> [Task directions] Could you return every line of the records below that contains the word "period"?

= = =

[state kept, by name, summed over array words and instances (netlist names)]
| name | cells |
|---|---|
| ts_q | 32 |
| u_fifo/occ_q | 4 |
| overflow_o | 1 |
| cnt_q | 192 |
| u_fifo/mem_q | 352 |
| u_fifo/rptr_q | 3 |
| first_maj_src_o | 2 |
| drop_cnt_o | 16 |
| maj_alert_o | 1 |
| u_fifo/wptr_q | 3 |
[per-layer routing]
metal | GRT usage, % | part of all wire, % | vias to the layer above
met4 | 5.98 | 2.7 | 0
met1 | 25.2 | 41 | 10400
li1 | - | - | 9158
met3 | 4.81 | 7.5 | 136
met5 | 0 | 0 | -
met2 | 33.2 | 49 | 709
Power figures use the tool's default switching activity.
## config.mk

```make
export PLATFORM = sky130hd
export DESIGN_NAME = module_barrido_teclado
export DESIGN_NICKNAME = d
export VERILOG_FILES = /design/src/rtl/module_barrido_teclado.sv
export SDC_FILE = /design/constraint.sdc
export NUM_CORES = 1
export LEC_CHECK = 0
export ABC_AREA = 1
export BUFFER_PORTS_ARGS = -buffer_cell sky130_fd_sc_hd__buf_2
export CELL_PAD_IN_SITES_DETAIL_PLACEMENT = 1
export CELL_PAD_IN_SITES_GLOBAL_PLACEMENT = 1
export CORE_AREA = 2 2 82 60
export DETAILED_ROUTE_END_ITERATION = 8
export DIE_AREA = 0 0 84 62
export MAX_ROUTING_LAYER = met4
export PLACE_DENSITY = 0.85
export SYNTH_ARGS = -nofsm -noshare
export SYNTH_HDL_FRONTEND = slang
export SYNTH_SLANG_ARGS = --single-unit
```

## constraint.sdc

```tcl
create_clock -name clk -period 1.8 [get_ports clk]
set_input_delay 0.09 -clock clk [delete_from_list [all_inputs] [get_ports clk]]
set_output_delay 0.09 -clock clk [all_outputs]
set_load 0.02 [all_outputs]
```
$ cat src/flat_wrapper.sv
// flat-port wrapper written by rule: the top's interface ports become plain ports
module fft_bin_serializer_flat 
#(
  parameter int IN_W  = 32,
  parameter int OUT_W = 16,
  parameter int SHIFT = 0
)
  (s_axis_aclk, s_axis_aresetn, sat_clr, sat_sticky, s_axis_tvalid, s_axis_tdata, s_axis_tlast, s_axis_tuser, s_axis_tready, m_axis_tvalid, m_axis_tdata, m_axis_tlast, m_axis_tuser, m_axis_tready);
  fft_bin_serializer_if #(.W(512)) s_axis_i ();
  fft_bin_serializer_if #(.W(32)) m_axis_i ();
  input  logic s_axis_aclk;
  input  logic s_axis_aresetn;
  input  logic sat_clr;
  output logic sat_sticky;
  input wire logic [$bits(s_axis_i.tvalid)-1:0] s_axis_tvalid;
  input wire logic [$bits(s_axis_i.tdata)-1:0] s_axis_tdata;
  input wire logic [$bits(s_axis_i.tlast)-1:0] s_axis_tlast;
  input wire logic [$bits(s_axis_i.tuser)-1:0] s_axis_tuser;
  output wire logic [$bits(s_axis_i.tready)-1:0] s_axis_tready;
  output wire logic [$bits(m_axis_i.tvalid)-1:0] m_axis_tvalid;
  output wire logic [$bits(m_axis_i.tdata)-1:0] m_axis_tdata;
  output wire logic [$bits(m_axis_i.tlast)-1:0] m_axis_tlast;
  output wire logic [$bits(m_axis_i.tuser)-1:0] m_axis_tuser;
  input wire logic [$bits(m_axis_i.tready)-1:0] m_axis_tready;
  assign s_axis_i.tvalid = s_axis_tvalid;
  assign s_axis_i.tdata = s_axis_tdata;
  assign s_axis_i.tlast = s_axis_tlast;
  assign s_axis_i.tuser = s_axis_tuser;
  assign s_axis_tready = s_axis_i.tready;
  assign m_axis_tvalid = m_axis_i.tvalid;
  assign m_axis_tdata = m_axis_i.tdata;
  assign m_axis_tlast = m_axis_i.tlast;
  assign m_axis_tuser = m_axis_i.tuser;
  assign m_axis_i.tready = m_axis_tready;
  fft_bin_serializer #(.IN_W(IN_W), .OUT_W(OUT_W), .SHIFT(SHIFT)) u_core (.s_axis_aclk(s_axis_aclk), .s_axis_aresetn(s_axis_aresetn), .s_axis(s_axis_i), .m_axis(m_axis_i), .sat_clr(sat_clr), .sat_sticky(sat_sticky));
endmodule
===== src/rtl/obf_key_loader_if.sv =====
// obf_key_loader_if
//   Groups the key-loader request/serial/status signals into one bundle.
//   master : pin-logic side (drives start, key, ack_in; observes the rest)
//   slave  : the obf_key_loader itself
//   Signals:
//     start      request a transfer
//     key        key value to send (KEY_W bits)
//     ack_in     unlock acknowledge from the locked core
//     key_sclk   serial clock to the key receiver
//     key_sdata  serial data, MSB first
//     key_load   one-cycle strobe after the last frame bit
//     busy       transfer in progress
//     done       one-cycle pulse, acknowledge received
//     err        one-cycle pulse, acknowledge timed out
interface obf_key_loader_if #(
    parameter int KEY_W = 32
);
    logic             start;
    logic [KEY_W-1:0] key;
    logic             ack_in;
    logic             key_sclk;
    logic             key_sdata;
    logic             key_load;
    logic             busy;
    logic             done;
    logic             err;

    modport master (
        output start, key, ack_in,
        input  key_sclk, key_sdata, key_load, busy, done, err
    );

    modport slave (
        input  start, key, ack_in,
        output key_sclk, key_sdata, key_load, busy, done, err
    );
endinterface


===== src/rtl/obf_key_loader.sv =====
// obf_key_loader
//   Serializes {PREAMBLE, key, even parity} to the locked core's key
//   receiver over sclk/sdata, strobes key_load, then waits up to TIMEOUT
//   cycles for ack_in and reports done or err.
//   Ports:
//     clk  system clock, rising edge
//     rst  asynchronous active-high reset
//     bus  obf_key_loader_if slave modport (start/key/ack_in in,
//          key_sclk/key_sdata/key_load/busy/done/err out)
//   All outputs are registered.
module obf_key_loader #(
    parameter int          KEY_W    = 32,
    parameter int          DIV      = 2,
    parameter int          TIMEOUT  = 16,
    parameter logic [7:0]  PREAMBLE = 8'hA5
) (
    input  logic               clk,
    input  logic               rst,
    obf_key_loader_if.slave    bus
);
    localparam int N      = 8 + KEY_W + 1;
    localparam int PH_W   = $clog2(2 * DIV);
    localparam int BIT_W  = $clog2(N);
    localparam int WAIT_W = $clog2(TIMEOUT + 1);

    localparam logic [PH_W-1:0]   PH_LAST   = PH_W'(2 * DIV - 1);
    localparam logic [PH_W-1:0]   PH_HIGH   = PH_W'(DIV);
    localparam logic [BIT_W-1:0]  BIT_LAST  = BIT_W'(N - 1);
    localparam logic [WAIT_W-1:0] WAIT_LAST = WAIT_W'(TIMEOUT - 1);

    typedef enum logic [2:0] {
        S_IDLE,
        S_SHIFT,
        S_LOAD,
        S_WAIT_ACK,
        S_FINISH
    } state_t;

    state_t            r_state, w_state;
    logic [PH_W-1:0]   r_phase, w_phase;
    logic [BIT_W-1:0]  r_bit,   w_bit;
    logic [WAIT_W-1:0] r_wait,  w_wait;
    logic [N-1:0]      r_frame, w_frame;

    logic r_sclk, w_sclk;
    logic r_sdata, w_sdata;
    logic r_load, w_load;
    logic r_busy, w_busy;
    logic r_done, w_done;
    logic r_err,  w_err;

    always_ff @(posedge clk or posedge rst) begin
        if (rst) begin
            r_state <= S_IDLE;
            r_phase <= '0;
            r_bit   <= '0;
            r_wait  <= '0;
            r_frame <= '0;
            r_sclk  <= 1'b0;
            r_sdata <= 1'b0;
            r_load  <= 1'b0;
            r_busy  <= 1'b0;
            r_done  <= 1'b0;
            r_err   <= 1'b0;
        end else begin
            r_state <= w_state;
            r_phase <= w_phase;
            r_bit   <= w_bit;
            r_wait  <= w_wait;
            r_frame <= w_frame;
            r_sclk  <= w_sclk;
            r_sdata <= w_sdata;
            r_load  <= w_load;
            r_busy  <= w_busy;
            r_done  <= w_done;
            r_err   <= w_err;
        end
    end

    always_comb begin
        w_state = r_state;
        w_phase = r_phase;
        w_bit   = r_bit;
        w_wait  = r_wait;
        w_frame = r_frame;
        w_done  = 1'b0;
        w_err   = 1'b0;

        case (r_state)
            S_IDLE: begin
                if (bus.start) begin
                    w_state = S_SHIFT;
                    w_phase = '0;
                    w_bit   = '0;
                    w_frame = {PREAMBLE, bus.key, ^bus.key};
                end
            end
            S_SHIFT: begin
                // The frame only shifts when a new bit's low phase begins,
                // so sdata is stable across the whole bit period.
                if (r_phase == PH_LAST) begin
                    w_phase = '0;
                    if (r_bit == BIT_LAST) begin
                        w_state = S_LOAD;
                    end else begin
                        w_bit   = r_bit + BIT_W'(1);
                        w_frame = {r_frame[N-2:0], 1'b0};
                    end
                end else begin
                    w_phase = r_phase + PH_W'(1);
                end
            end
            S_LOAD: begin
                w_state = S_WAIT_ACK;
                w_wait  = '0;
            end
            S_WAIT_ACK: begin
                // Acknowledge wins over expiry on the final wait cycle.
                if (bus.ack_in) begin
                    w_state = S_FINISH;
                    w_done  = 1'b1;
                end else if (r_wait == WAIT_LAST) begin
                    w_state = S_FINISH;
                    w_err   = 1'b1;
                end else begin
                    w_wait = r_wait + WAIT_W'(1);
                end
            end
            S_FINISH: begin
                w_state = S_IDLE;
            end
            default: begin
                w_state = S_IDLE;
            end
        endcase

        // Outputs are decoded from the next state so they register in
        // step with the state they describe.
        w_sclk  = (w_state == S_SHIFT) && (w_phase >= PH_HIGH);
        w_sdata = (w_state == S_SHIFT) && w_frame[N-1];
        w_load  = (w_state == S_LOAD);
        w_busy  = (w_state == S_SHIFT) || (w_state == S_LOAD) ||
                  (w_state == S_WAIT_ACK);
    end

    assign bus.key_sclk  = r_sclk;
    assign bus.key_sdata = r_sdata;
    assign bus.key_load  = r_load;
    assign bus.busy      = r_busy;
    assign bus.done      = r_done;
    assign bus.err       = r_err;
endmodule


===== src/flat_wrapper.sv =====
// flat-port wrapper written by rule: the top's interface ports become plain ports
module obf_key_loader_flat 
#(
    parameter int          KEY_W    = 32,
    parameter int          DIV      = 2,
    parameter int          TIMEOUT  = 16,
    parameter logic [7:0]  PREAMBLE = 8'hA5
)
  (clk, rst, bus_start, bus_key, bus_ack_in, bus_key_sclk, bus_key_sdata, bus_key_load, bus_busy, bus_done, bus_err);
  obf_key_loader_if #(.KEY_W(KEY_W)) bus_i ();
  input  logic clk;
  input  logic rst;
  input wire logic [$bits(bus_i.start)-1:0] bus_start;
  input wire logic [$bits(bus_i.key)-1:0] bus_key;
  input wire logic [$bits(bus_i.ack_in)-1:0] bus_ack_in;
  output wire logic [$bits(bus_i.key_sclk)-1:0] bus_key_sclk;
  output wire logic [$bits(bus_i.key_sdata)-1:0] bus_key_sdata;
  output wire logic [$bits(bus_i.key_load)-1:0] bus_key_load;
  output wire logic [$bits(bus_i.busy)-1:0] bus_busy;
  output wire logic [$bits(bus_i.done)-1:0] bus_done;
  output wire logic [$bits(bus_i.err)-1:0] bus_err;
  assign bus_i.start = bus_start;
  assign bus_i.key = bus_key;
  assign bus_i.ack_in = bus_ack_in;
  assign bus_key_sclk = bus_i.key_sclk;
  assign bus_key_sdata = bus_i.key_sdata;
  assign bus_key_load = bus_i.key_load;
  assign bus_busy = bus_i.busy;
  assign bus_done = bus_i.done;
  assign bus_err = bus_i.err;
  obf_key_loader #(.KEY_W(KEY_W), .DIV(DIV), .TIMEOUT(TIMEOUT), .PREAMBLE(PREAMBLE)) u_core (.clk(clk), .rst(rst), .bus(bus_i));
endmodule
<file path="src/rtl/pixel_pkg.sv">
// Shared constants and types for the RGB-to-grayscale converter.
// Build option GRAY_ROUND_EN selects round-to-nearest in gray_mac.
package pixel_pkg;

  localparam int N_DEF = 450;
  localparam int M_DEF = 600;

  // Luma weights scaled by 256: 77 + 150 + 29 = 256
  localparam logic [15:0] COEF_R = 16'd77;
  localparam logic [15:0] COEF_G = 16'd150;
  localparam logic [15:0] COEF_B = 16'd29;

  localparam logic [1:0] R_IDX = 2'd0;
  localparam logic [1:0] G_IDX = 2'd1;
  localparam logic [1:0] B_IDX = 2'd2;

  typedef enum logic [1:0] {
    IDLE    = 2'd0,
    COLLECT = 2'd1,
    COMPUTE = 2'd2,
    OUTPUT  = 2'd3
  } state_t;

endpackage

</file>
<file path="src/rtl/pixel_grayscaler_gray_mac.sv">
// Combinational weighted sum of one RGB pixel reduced to an 8-bit gray level.
// Build option GRAY_ROUND_EN: round to nearest instead of truncating.
module gray_mac
  import pixel_pkg::*;
(
  input  logic [7:0] r,
  input  logic [7:0] g,
  input  logic [7:0] b,
  output logic [7:0] gray
);

  logic [15:0] sum;

  // Maximum sum is 256*255, so the 16-bit result never wraps, even with +128
  function automatic logic [7:0] scale_gray(input logic [15:0] s);
`ifdef GRAY_ROUND_EN
    return 8'((s + 16'd128) >> 8);
`else
    return s[15:8];
`endif
  endfunction

  assign sum  = COEF_R * {8'h00, r} + COEF_G * {8'h00, g} + COEF_B * {8'h00, b};
  assign gray = scale_gray(sum);

endmodule

</file>
<file path="src/rtl/pixel_grayscaler.sv">
// Frame-level RGB-to-grayscale converter: collects R,G,B bytes, computes gray, hands it off.
// Build option GRAY_ROUND_EN (see gray_mac) changes only the arithmetic, not the timing.
module pixel_grayscaler
  import pixel_pkg::*;
#(
  parameter int N = N_DEF,
  parameter int M = M_DEF
) (
  input  logic       clk,
  input  logic       rst_n,
  input  logic       start,
  input  logic [7:0] in_data,
  input  logic       in_valid,
  output logic       pause,
  output logic [7:0] gray_data,
  output logic       gray_valid,
  input  logic       gray_ready,
  output logic       done
);

  localparam int PIXELS = N * M;
  localparam int CNT_W  = $clog2(PIXELS + 1);

  state_t           state;
  logic [1:0]       byte_idx;
  logic [CNT_W-1:0] pix_cnt;
  logic [7:0]       r;
  logic [7:0]       g;
  logic [7:0]       b;
  logic [7:0]       gray_next;
  logic             last_pix;

  gray_mac u_mac (
    .r    (r),
    .g    (g),
    .b    (b),
    .gray (gray_next)
  );

  assign last_pix   = (pix_cnt == CNT_W'(PIXELS - 1));
  assign pause      = (state != COLLECT);
  assign gray_valid = (state == OUTPUT);
  // done marks the accepting cycle of the final pixel, so it follows gray_ready
  assign done       = (state == OUTPUT) && gray_ready && last_pix;

  always_ff @(posedge clk or negedge rst_n) begin
    if (!rst_n) begin
      state     <= IDLE;
      byte_idx  <= R_IDX;
      pix_cnt   <= '0;
      r         <= 8'h00;
      g         <= 8'h00;
      b         <= 8'h00;
      gray_data <= 8'h00;
    end else begin
      case (state)
        IDLE: begin
          if (start) begin
            state    <= COLLECT;
            byte_idx <= R_IDX;
            pix_cnt  <= '0;
          end
        end
        COLLECT: begin
          if (in_valid) begin
            case (byte_idx)
              R_IDX: begin
                r        <= in_data;
                byte_idx <= G_IDX;
              end
              G_IDX: begin
                g        <= in_data;
                byte_idx <= B_IDX;
              end
              default: begin
                b        <= in_data;
                byte_idx <= R_IDX;
                state    <= COMPUTE;
              end
            endcase
          end
        end
        COMPUTE: begin
          gray_data <= gray_next;
          state     <= OUTPUT;
        end
        OUTPUT: begin
          if (gray_ready) begin
            pix_cnt  <= pix_cnt + 1'b1;
            byte_idx <= R_IDX;
            state    <= last_pix ? IDLE : COLLECT;
          end
        end
        default: state <= IDLE;
      endcase
    end
  end

endmodule

</file>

= = =

> [Solution for this problem]
create_clock -name clk -period 1.8 [get_ports clk]
                // so sdata is stable across the whole bit period.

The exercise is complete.